* **Problem details**
Using the records below, output the stretch that opens with the line containing "holdWs_ns=0.3391" and closes with the line containing "output logic [PW-1:0]", exactly and including both lines, with nothing more.
Data excerpts below:
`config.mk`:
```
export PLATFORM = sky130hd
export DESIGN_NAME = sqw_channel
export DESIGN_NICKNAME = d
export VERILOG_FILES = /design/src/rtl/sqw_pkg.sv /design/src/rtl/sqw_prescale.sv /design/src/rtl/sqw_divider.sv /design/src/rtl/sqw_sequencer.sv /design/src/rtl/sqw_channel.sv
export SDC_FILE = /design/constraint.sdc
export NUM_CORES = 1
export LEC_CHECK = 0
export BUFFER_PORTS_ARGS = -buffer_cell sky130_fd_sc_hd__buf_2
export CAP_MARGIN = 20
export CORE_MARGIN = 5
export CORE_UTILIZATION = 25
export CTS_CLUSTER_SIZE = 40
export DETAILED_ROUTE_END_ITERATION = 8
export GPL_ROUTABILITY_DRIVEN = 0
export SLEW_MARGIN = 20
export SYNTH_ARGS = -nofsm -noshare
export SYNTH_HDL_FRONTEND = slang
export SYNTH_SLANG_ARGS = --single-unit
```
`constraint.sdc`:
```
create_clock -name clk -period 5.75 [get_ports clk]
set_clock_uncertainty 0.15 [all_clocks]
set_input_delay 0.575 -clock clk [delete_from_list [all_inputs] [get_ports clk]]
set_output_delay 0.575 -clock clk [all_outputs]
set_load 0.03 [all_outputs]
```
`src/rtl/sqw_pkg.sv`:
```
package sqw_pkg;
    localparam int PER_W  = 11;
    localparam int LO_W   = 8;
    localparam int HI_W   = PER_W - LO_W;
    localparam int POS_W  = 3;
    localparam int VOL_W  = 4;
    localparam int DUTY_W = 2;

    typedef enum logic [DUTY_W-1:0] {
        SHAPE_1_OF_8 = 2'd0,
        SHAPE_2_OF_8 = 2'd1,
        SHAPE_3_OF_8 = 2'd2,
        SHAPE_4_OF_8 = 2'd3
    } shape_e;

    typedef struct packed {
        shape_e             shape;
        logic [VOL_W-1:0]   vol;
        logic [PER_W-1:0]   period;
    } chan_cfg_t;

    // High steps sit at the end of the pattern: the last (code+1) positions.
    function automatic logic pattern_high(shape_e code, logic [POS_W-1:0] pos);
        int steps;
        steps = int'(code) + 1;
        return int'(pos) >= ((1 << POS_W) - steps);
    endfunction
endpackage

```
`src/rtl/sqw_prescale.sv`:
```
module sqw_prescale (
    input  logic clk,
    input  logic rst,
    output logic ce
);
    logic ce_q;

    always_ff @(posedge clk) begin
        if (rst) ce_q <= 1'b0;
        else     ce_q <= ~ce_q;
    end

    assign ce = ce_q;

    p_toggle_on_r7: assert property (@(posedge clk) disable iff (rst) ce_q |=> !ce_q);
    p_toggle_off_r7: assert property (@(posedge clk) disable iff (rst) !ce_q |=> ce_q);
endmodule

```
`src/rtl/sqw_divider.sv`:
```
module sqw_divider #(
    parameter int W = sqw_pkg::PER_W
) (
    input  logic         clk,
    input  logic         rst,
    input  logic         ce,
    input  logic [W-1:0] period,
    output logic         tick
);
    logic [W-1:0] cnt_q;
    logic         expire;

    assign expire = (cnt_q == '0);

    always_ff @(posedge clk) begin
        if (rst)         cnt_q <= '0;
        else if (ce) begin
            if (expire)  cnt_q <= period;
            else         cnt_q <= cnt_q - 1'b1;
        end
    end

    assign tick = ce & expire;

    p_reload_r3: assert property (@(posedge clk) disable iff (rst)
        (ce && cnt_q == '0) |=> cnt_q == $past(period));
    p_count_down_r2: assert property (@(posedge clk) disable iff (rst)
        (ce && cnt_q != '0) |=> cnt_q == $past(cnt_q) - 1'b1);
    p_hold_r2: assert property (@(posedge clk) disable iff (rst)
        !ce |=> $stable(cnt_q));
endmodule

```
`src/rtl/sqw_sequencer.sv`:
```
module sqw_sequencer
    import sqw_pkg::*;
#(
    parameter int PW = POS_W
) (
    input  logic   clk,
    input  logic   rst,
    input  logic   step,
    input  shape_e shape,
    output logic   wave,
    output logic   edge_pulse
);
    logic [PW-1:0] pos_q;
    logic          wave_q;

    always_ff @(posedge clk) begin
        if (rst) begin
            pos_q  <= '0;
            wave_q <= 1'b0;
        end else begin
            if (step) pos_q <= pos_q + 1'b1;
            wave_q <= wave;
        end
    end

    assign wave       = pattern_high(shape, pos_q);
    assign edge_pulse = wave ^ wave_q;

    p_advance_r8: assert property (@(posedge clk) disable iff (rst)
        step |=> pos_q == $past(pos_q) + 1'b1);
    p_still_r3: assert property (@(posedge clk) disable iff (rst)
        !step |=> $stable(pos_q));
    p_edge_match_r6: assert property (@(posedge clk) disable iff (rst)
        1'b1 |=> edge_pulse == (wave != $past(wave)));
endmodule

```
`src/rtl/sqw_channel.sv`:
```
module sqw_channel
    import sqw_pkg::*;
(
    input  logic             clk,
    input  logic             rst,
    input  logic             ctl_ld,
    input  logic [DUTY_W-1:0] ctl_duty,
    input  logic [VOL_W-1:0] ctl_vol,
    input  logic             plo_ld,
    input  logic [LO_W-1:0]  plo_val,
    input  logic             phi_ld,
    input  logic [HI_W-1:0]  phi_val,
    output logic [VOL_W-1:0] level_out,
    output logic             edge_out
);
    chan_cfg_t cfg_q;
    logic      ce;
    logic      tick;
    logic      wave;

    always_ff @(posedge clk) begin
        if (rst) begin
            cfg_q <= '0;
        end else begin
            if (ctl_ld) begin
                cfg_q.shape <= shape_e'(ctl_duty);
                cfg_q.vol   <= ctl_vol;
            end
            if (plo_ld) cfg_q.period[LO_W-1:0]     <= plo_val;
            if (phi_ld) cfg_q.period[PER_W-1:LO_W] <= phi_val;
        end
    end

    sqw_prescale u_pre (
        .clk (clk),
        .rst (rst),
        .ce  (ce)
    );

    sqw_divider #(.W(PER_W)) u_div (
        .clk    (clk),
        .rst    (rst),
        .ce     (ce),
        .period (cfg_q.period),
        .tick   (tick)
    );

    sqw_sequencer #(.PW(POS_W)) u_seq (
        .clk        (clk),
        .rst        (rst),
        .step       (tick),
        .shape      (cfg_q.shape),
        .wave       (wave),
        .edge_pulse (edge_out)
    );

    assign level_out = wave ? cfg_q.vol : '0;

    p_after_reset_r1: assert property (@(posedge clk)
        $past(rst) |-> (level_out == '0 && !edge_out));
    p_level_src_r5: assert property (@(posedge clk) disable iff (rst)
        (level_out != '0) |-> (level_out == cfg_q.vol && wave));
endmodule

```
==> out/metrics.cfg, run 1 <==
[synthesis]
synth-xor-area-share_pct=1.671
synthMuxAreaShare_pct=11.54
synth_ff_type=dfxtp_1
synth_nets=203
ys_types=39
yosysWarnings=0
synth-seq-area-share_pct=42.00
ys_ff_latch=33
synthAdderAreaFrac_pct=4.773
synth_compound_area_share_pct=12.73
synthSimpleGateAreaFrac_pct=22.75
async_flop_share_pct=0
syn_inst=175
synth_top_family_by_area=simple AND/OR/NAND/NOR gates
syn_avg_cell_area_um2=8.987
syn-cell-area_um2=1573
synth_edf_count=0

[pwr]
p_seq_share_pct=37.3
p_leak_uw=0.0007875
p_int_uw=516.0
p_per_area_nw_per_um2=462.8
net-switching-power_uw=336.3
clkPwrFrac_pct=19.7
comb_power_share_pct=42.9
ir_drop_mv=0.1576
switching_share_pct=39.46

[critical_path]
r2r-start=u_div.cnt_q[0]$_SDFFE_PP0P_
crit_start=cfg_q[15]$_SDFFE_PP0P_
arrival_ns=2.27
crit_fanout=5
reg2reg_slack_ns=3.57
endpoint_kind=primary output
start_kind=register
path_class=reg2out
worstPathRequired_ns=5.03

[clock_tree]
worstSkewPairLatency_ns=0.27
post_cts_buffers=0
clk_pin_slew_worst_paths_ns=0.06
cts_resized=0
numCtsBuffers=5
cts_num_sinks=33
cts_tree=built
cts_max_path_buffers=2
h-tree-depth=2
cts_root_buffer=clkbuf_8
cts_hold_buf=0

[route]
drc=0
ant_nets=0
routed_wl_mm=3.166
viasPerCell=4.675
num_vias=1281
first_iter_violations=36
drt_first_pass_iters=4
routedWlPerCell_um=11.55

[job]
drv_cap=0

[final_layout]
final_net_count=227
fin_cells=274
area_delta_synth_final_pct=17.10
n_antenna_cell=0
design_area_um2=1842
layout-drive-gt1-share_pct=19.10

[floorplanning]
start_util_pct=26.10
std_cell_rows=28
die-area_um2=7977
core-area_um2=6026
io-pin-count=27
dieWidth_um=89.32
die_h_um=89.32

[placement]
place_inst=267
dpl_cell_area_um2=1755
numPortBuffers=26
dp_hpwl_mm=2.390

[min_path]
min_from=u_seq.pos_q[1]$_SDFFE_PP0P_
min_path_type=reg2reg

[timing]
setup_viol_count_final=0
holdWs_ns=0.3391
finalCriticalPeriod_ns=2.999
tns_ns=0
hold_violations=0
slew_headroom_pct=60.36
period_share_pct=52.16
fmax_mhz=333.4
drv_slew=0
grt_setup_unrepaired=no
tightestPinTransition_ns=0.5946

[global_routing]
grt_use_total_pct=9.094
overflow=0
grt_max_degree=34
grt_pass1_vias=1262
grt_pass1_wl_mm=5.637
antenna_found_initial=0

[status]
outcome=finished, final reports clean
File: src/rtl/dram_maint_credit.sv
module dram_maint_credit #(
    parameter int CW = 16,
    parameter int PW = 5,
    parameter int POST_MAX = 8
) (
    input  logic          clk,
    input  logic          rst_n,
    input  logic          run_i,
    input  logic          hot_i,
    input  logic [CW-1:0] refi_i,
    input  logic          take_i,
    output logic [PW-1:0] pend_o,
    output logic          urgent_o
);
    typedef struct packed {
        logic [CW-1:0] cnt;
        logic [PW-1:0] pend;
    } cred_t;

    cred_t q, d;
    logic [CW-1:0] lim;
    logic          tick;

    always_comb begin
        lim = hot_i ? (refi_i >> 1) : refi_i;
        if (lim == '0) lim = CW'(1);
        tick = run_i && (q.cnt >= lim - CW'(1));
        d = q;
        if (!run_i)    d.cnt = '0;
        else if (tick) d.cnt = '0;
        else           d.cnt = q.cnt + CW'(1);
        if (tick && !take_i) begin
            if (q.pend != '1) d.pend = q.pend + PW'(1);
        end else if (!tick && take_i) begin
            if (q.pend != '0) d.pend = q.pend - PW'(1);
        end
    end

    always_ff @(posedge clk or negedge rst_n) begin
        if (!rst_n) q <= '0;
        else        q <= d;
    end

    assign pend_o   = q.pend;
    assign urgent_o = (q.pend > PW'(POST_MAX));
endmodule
End of Data excerpts.
* **Answer to this problem**
holdWs_ns=0.3391
finalCriticalPeriod_ns=2.999
tns_ns=0
hold_violations=0
slew_headroom_pct=60.36
period_share_pct=52.16
fmax_mhz=333.4
drv_slew=0
grt_setup_unrepaired=no
tightestPinTransition_ns=0.5946

[global_routing]
grt_use_total_pct=9.094
overflow=0
grt_max_degree=34
grt_pass1_vias=1262
grt_pass1_wl_mm=5.637
antenna_found_initial=0

[status]
outcome=finished, final reports clean
File: src/rtl/dram_maint_credit.sv
module dram_maint_credit #(
    parameter int CW = 16,
    parameter int PW = 5,
    parameter int POST_MAX = 8
) (
    input  logic          clk,
    input  logic          rst_n,
    input  logic          run_i,
    input  logic          hot_i,
    input  logic [CW-1:0] refi_i,
    input  logic          take_i,
    output logic [PW-1:0] pend_o,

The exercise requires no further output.